Starship SN16 is already more or less complete could easily be ready to roll to the launch pad within the next week. Odds are good that SpaceX will use SN16 to (hopefully) replicate Starship SN15’s spectacular success and prove beyond a shadow of a doubt that the vehicle’s current design has fixed the issues that doomed SN8 through SN11. With SpaceX’s Starship program, though, just about anything is possible – especially at a point that CEO Elon Musk appears to be seriously considering a giant tower with arms as a replacement for landing legs.
Meanwhile, Musk himself confirmed that SpaceX is working towards a goal of launching Starship into orbit for the first time by July 2021. Beginning with Starship SN20, those initial orbital flight tests will use Starship prototypes with still more upgrades beyond the “hundreds of improvements” present of SN15. It’s unclear how significant the upgrades needed to move from SN15’s design to an orbit-capable Starship are but at minimum, SpaceX will need to outfit orbital ships with a full heat shield and three new vacuum-optimized Raptors on top of the three sea-level engines already flown on SN8 through SN15.
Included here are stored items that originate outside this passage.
--- src/design/rdc_readout_port.sv ---
// How it works
// - Sample strobe fall latches both integrators
// - velocity_select high reads position, low velocity
// - Data buffers driven only with select and frame low
// - Port inactive while select_n is high
// - read_frame_n edge frames transfer, level enables output
// - serial_port_select high serial, low parallel
// - Serial bit changes on shift clock rising edge
// - Pin ten is shift clock input in serial mode
// - Other data pins high impedance in serial mode, MSB driven when selected
// - Pump output free running 50 percent square wave
// - Encoder phase A free running while inputs valid
// - Phase B and index marker free running too
// - Direction high while angle increases
`timescale 1ns/10ps
`default_nettype none
module rdc_readout_port (
    input  wire logic                   core_clk,
    input  wire logic                   reset,
    input  wire rdc_pkg::rdc_axil_req_t axiReq,
    output var  rdc_pkg::rdc_axil_rsp_t axiRsp,
    input  wire logic [11:0]            positionInteg,
    input  wire logic [11:0]            velocityInteg,
    input  wire logic                   resolverValid,
    input  wire logic                   sampleStrobe,
    input  wire logic                   selectN,
    input  wire logic                   readFrameN,
    input  wire logic                   velocitySelect,
    input  wire logic                   serialPortSelect,
    input  wire logic                   data10In,
    output logic [11:0]                 dataOut,
    output logic [11:0]                 dataOeN,
    output logic                        pumpSquareOut,
    output logic                        encoderA,
    output logic                        encoderB,
    output logic                        indexMarker,
    output logic                        rotationDir
);
    // Input history for edge detection; inputs are synchronous already
    logic                       sample_q;
    logic                       frameN_q;
    logic                       shiftClk_q;
    logic [11:0]                posReg_q;
    logic [11:0]                velReg_q;
    logic [1:0]                 ctrl_q;
    rdc_pkg::rdc_ser_state_t    serState_q;
    logic [11:0]                shift_q;
    logic [11:0]                dataOut_q;
    logic [11:0]                dataOeN_q;
    logic [5:0]                 pumpCnt_q;
    logic                       pump_q;
    logic [11:0]                prevPos_q;
    logic                       encA_q;
    logic                       encB_q;
    logic                       index_q;
    logic                       dir_q;
    // AXI state
    logic                       awHeld_q;
    logic                       wHeld_q;
    logic [7:0]                 awAddr_q;
    logic [31:0]                wData_q;
    logic                       wStrb0_q;
    logic                       awready_q;
    logic                       wready_q;
    logic                       bvalid_q;
    logic [1:0]                 bresp_q;
    logic                       arready_q;
    logic                       rvalid_q;
    logic [31:0]                rdata_q;
    logic [1:0]                 rresp_q;

    // Address decode, shared by the write and read paths
    function automatic logic rdc_mapped(input logic [7:0] a);
        rdc_mapped = (a == rdc_pkg::ADDR_CTRL) || (a == rdc_pkg::ADDR_POS) ||
                     (a == rdc_pkg::ADDR_VEL) || (a == rdc_pkg::ADDR_STATUS);
    endfunction : rdc_mapped

    // Port events
    wire        sampleFall  = sample_q & ~sampleStrobe;
    wire        portActive  = ~selectN & ~readFrameN;
    wire        frameStart  = ~selectN & frameN_q & ~readFrameN;
    wire        shiftRise   = ~shiftClk_q & data10In;
    wire [11:0] selResult   = velocitySelect ? posReg_q : velReg_q;
    wire        serialMode  = serialPortSelect;

    // Strobe edge history; sample history resets low so a low strobe is no false fall
    always_ff @(posedge core_clk) begin
        if (reset) begin
            sample_q   <= 1'b0;
            frameN_q   <= 1'b1;
            shiftClk_q <= 1'b0;
        end else begin
            sample_q   <= sampleStrobe;
            frameN_q   <= readFrameN;
            shiftClk_q <= data10In;
        end
    end

    // Result registers; the integrators keep running between samples
    always_ff @(posedge core_clk) begin
        if (reset) begin
            posReg_q <= 12'h000;
            velReg_q <= 12'h000;
        end else if (sampleFall) begin
            posReg_q <= positionInteg;
            velReg_q <= velocityInteg;
        end
    end

    // Serial engine: load on frame start, shift on each clock rise in frame
    always_ff @(posedge core_clk) begin
        if (reset) begin
            serState_q <= rdc_pkg::RDC_SER_IDLE;
            shift_q    <= 12'h000;
        end else begin
            case (serState_q)
                rdc_pkg::RDC_SER_IDLE: begin
                    if (frameStart && serialMode) begin
                        serState_q <= rdc_pkg::RDC_SER_SHIFT;
                        shift_q    <= selResult;
                    end
                end
                rdc_pkg::RDC_SER_SHIFT: begin
                    if (!portActive || !serialMode) begin
                        serState_q <= rdc_pkg::RDC_SER_IDLE;
                    end else if (shiftRise) begin
                        shift_q    <= {shift_q[10:0], 1'b0};
                    end
                end
                default: serState_q <= rdc_pkg::RDC_SER_IDLE;
            endcase
        end
    end

    // Pin drive; shift clock pin never driven in serial mode
    wire        serLoad     = frameStart & serialMode;
    wire        serBit      = serLoad ? selResult[11] : shift_q[11];
    wire [11:0] parOeN      = portActive ? 12'h000 : 12'hfff;
    wire [11:0] serOeN      = {~portActive, 11'h7ff};
    always_ff @(posedge core_clk) begin
        if (reset) begin
            dataOut_q <= 12'h000;
            dataOeN_q <= 12'hfff;
        end else if (serialMode) begin
            dataOut_q <= {serBit, 11'h000};
            dataOeN_q <= serOeN;
        end else begin
            dataOut_q <= selResult;
            dataOeN_q <= parOeN;
        end
    end

    // Pump divider; the ratio is rounded down, so the rate sits just above the target
    always_ff @(posedge core_clk) begin
        if (reset) begin
            pumpCnt_q <= 6'h00;
            pump_q    <= 1'b0;
        end else if (pumpCnt_q == rdc_pkg::PUMP_LAST) begin
            pumpCnt_q <= 6'h00;
            pump_q    <= ~pump_q & ctrl_q[rdc_pkg::CTRL_PUMP];
        end else begin
            pumpCnt_q <= pumpCnt_q + 6'h01;
        end
    end

    // Encoder emulation from the live angle; frozen while inputs are bad
    wire [11:0] posDelta = positionInteg - prevPos_q;
    wire        encRun   = resolverValid & ctrl_q[rdc_pkg::CTRL_ENC];
    always_ff @(posedge core_clk) begin
        if (reset) begin
            prevPos_q <= 12'h000;
            encA_q    <= 1'b0;
            encB_q    <= 1'b0;
            index_q   <= 1'b0;
            dir_q     <= 1'b0;
        end else if (encRun) begin
            prevPos_q <= positionInteg;
            encA_q    <= positionInteg[1];
            encB_q    <= positionInteg[1] ^ positionInteg[0];
            index_q   <= (positionInteg == 12'h000);
            if (posDelta != 12'h000) begin
                dir_q <= ~posDelta[11];
            end
        end
    end

    // AXI write path: address and data taken in either order
    wire takeAw  = axiReq.awvalid & awready_q;
    wire takeW   = axiReq.wvalid & wready_q;
    wire doWrite = awHeld_q & wHeld_q & ~bvalid_q;
    wire awHeldD = (awHeld_q | takeAw) & ~doWrite;
    wire wHeldD  = (wHeld_q | takeW) & ~doWrite;
    wire bvalidD = doWrite | (bvalid_q & ~axiReq.bready);
    always_ff @(posedge core_clk) begin
        if (reset) begin
            awHeld_q  <= 1'b0;
            wHeld_q   <= 1'b0;
            awAddr_q  <= 8'h00;
            wData_q   <= 32'h0000_0000;
            wStrb0_q  <= 1'b0;
            awready_q <= 1'b0;
            wready_q  <= 1'b0;
            bvalid_q  <= 1'b0;
            bresp_q   <= rdc_pkg::RESP_OKAY;
            ctrl_q    <= rdc_pkg::CTRL_RESET;
        end else begin
            awHeld_q  <= awHeldD;
            wHeld_q   <= wHeldD;
            awready_q <= ~awHeldD & ~bvalidD;
            wready_q  <= ~wHeldD & ~bvalidD;
            bvalid_q  <= bvalidD;
            if (takeAw) begin
                awAddr_q <= axiReq.awaddr;
            end
            if (takeW) begin
                wData_q  <= axiReq.wdata;
                wStrb0_q <= axiReq.wstrb[0];
            end
            if (doWrite) begin
                bresp_q <= rdc_mapped(awAddr_q) ? rdc_pkg::RESP_OKAY : rdc_pkg::RESP_DECERR;
                if (awAddr_q == rdc_pkg::ADDR_CTRL && wStrb0_q) begin
                    ctrl_q <= wData_q[1:0];
                end
            end
        end
    end

    // AXI read path, one beat in flight
    wire        takeAr  = axiReq.arvalid & arready_q;
    wire        rvalidD = takeAr | (rvalid_q & ~axiReq.rready);
    wire [31:0] status  = {29'h0000_0000, serState_q, serialMode, dir_q};
    wire [31:0] rdWord  = (axiReq.araddr == rdc_pkg::ADDR_CTRL)   ? {30'h0000_0000, ctrl_q} :
                          (axiReq.araddr == rdc_pkg::ADDR_POS)    ? {20'h00000, posReg_q} :
                          (axiReq.araddr == rdc_pkg::ADDR_VEL)    ? {20'h00000, velReg_q} :
                          (axiReq.araddr == rdc_pkg::ADDR_STATUS) ? status : 32'h0000_0000;
    always_ff @(posedge core_clk) begin
        if (reset) begin
            arready_q <= 1'b0;
            rvalid_q  <= 1'b0;
            rdata_q   <= 32'h0000_0000;
            rresp_q   <= rdc_pkg::RESP_OKAY;
        end else begin
            arready_q <= ~rvalidD;
            rvalid_q  <= rvalidD;
            if (takeAr) begin
                rdata_q <= rdWord;
                rresp_q <= rdc_mapped(axiReq.araddr) ? rdc_pkg::RESP_OKAY : rdc_pkg::RESP_DECERR;
            end
        end
    end

    // Outputs straight from flops
    assign axiRsp = '{awready: awready_q, wready: wready_q, bvalid: bvalid_q, bresp: bresp_q,
                      arready: arready_q, rvalid: rvalid_q, rdata: rdata_q, rresp: rresp_q};
    assign dataOut       = dataOut_q;
    assign dataOeN       = dataOeN_q;
    assign pumpSquareOut = pump_q;
    assign encoderA      = encA_q;
    assign encoderB      = encB_q;
    assign indexMarker   = index_q;
    assign rotationDir   = dir_q;

    // Checks next to the logic they guard
    a_sample_latch: assert property (@(posedge core_clk) disable iff (reset)
        sampleFall |=> posReg_q == $past(positionInteg) && velReg_q == $past(velocityInteg))
        else $error("Sample fall did not latch integrators");
    a_idle_release: assert property (@(posedge core_clk) disable iff (reset)
        (selectN || readFrameN) |=> dataOeN_q == 12'hfff)
        else $error("Data pins driven while port inactive");
    a_par_select: assert property (@(posedge core_clk) disable iff (reset)
        (portActive && !serialMode) |=> dataOeN_q == 12'h000 &&
            dataOut_q == (($past(velocitySelect)) ? $past(posReg_q) : $past(velReg_q)))
        else $error("Parallel read shows wrong register");
    a_sclk_undriven: assert property (@(posedge core_clk) disable iff (reset)
        serialMode |=> dataOeN_q[10:0] == 11'h7ff)
        else $error("Shift clock pin driven in serial mode");
    a_frame_load: assert property (@(posedge core_clk) disable iff (reset)
        (frameStart && serialMode) |=> serState_q == rdc_pkg::RDC_SER_SHIFT &&
            dataOut_q[11] == $past(selResult[11]) && !dataOeN_q[11])
        else $error("Frame start did not present MSB");
    a_shift_step: assert property (@(posedge core_clk) disable iff (reset)
        (serState_q == rdc_pkg::RDC_SER_SHIFT && portActive && serialMode && shiftRise)
            |=> shift_q == {$past(shift_q[10:0]), 1'b0})
        else $error("Serial shift did not advance on clock rise");
    a_pump_toggle: assert property (@(posedge core_clk) disable iff (reset)
        (pumpCnt_q != rdc_pkg::PUMP_LAST) |=> $stable(pump_q))
        else $error("Pump output changed mid half period");
    a_enc_hold: assert property (@(posedge core_clk) disable iff (reset)
        !resolverValid |=> $stable(encA_q) && $stable(encB_q) && $stable(dir_q))
        else $error("Encoder outputs moved with invalid inputs");
    a_index_mark: assert property (@(posedge core_clk) disable iff (reset)
        (encRun && positionInteg == 12'h000) |=> index_q)
        else $error("Index marker missed zero angle");
    a_dir_up: assert property (@(posedge core_clk) disable iff (reset)
        (encRun && posDelta != 12'h000 && !posDelta[11]) |=> dir_q)
        else $error("Direction not high for rising angle");
endmodule : rdc_readout_port
`default_nettype wire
Musk has implied that recovering a Starship prototype from orbit could take several failed attempts before the first success. Along those lines, SpaceX has its work cut out for it given that Starship will be the heaviest orbital spacecraft ever launched by a large margin. Unlike the ~100 metric ton (220,000 lb) Space Shuttle orbiter, though, SpaceX won’t be gambling the lives of astronauts on Starship’s initial orbital flight tests, leaving far more room for uncertainty and risk-taking.
Beyond Starship itself, SpaceX has yet to complete or test a flightworthy Super Heavy booster prototype and the company’s orbital-class Starship launch facilities are far from complete. Many parts of Super Heavy boosters BN2 and BN3 have been completed and are waiting for integration to begin and SpaceX has made a huge amount of progress on said orbital launch site over the last six months, but months of work almost certainly remain before either crucial component will be ready for orbital launch attempts.
For now, we’ll just have to wait and see what happens to Starship SN15 and SN16.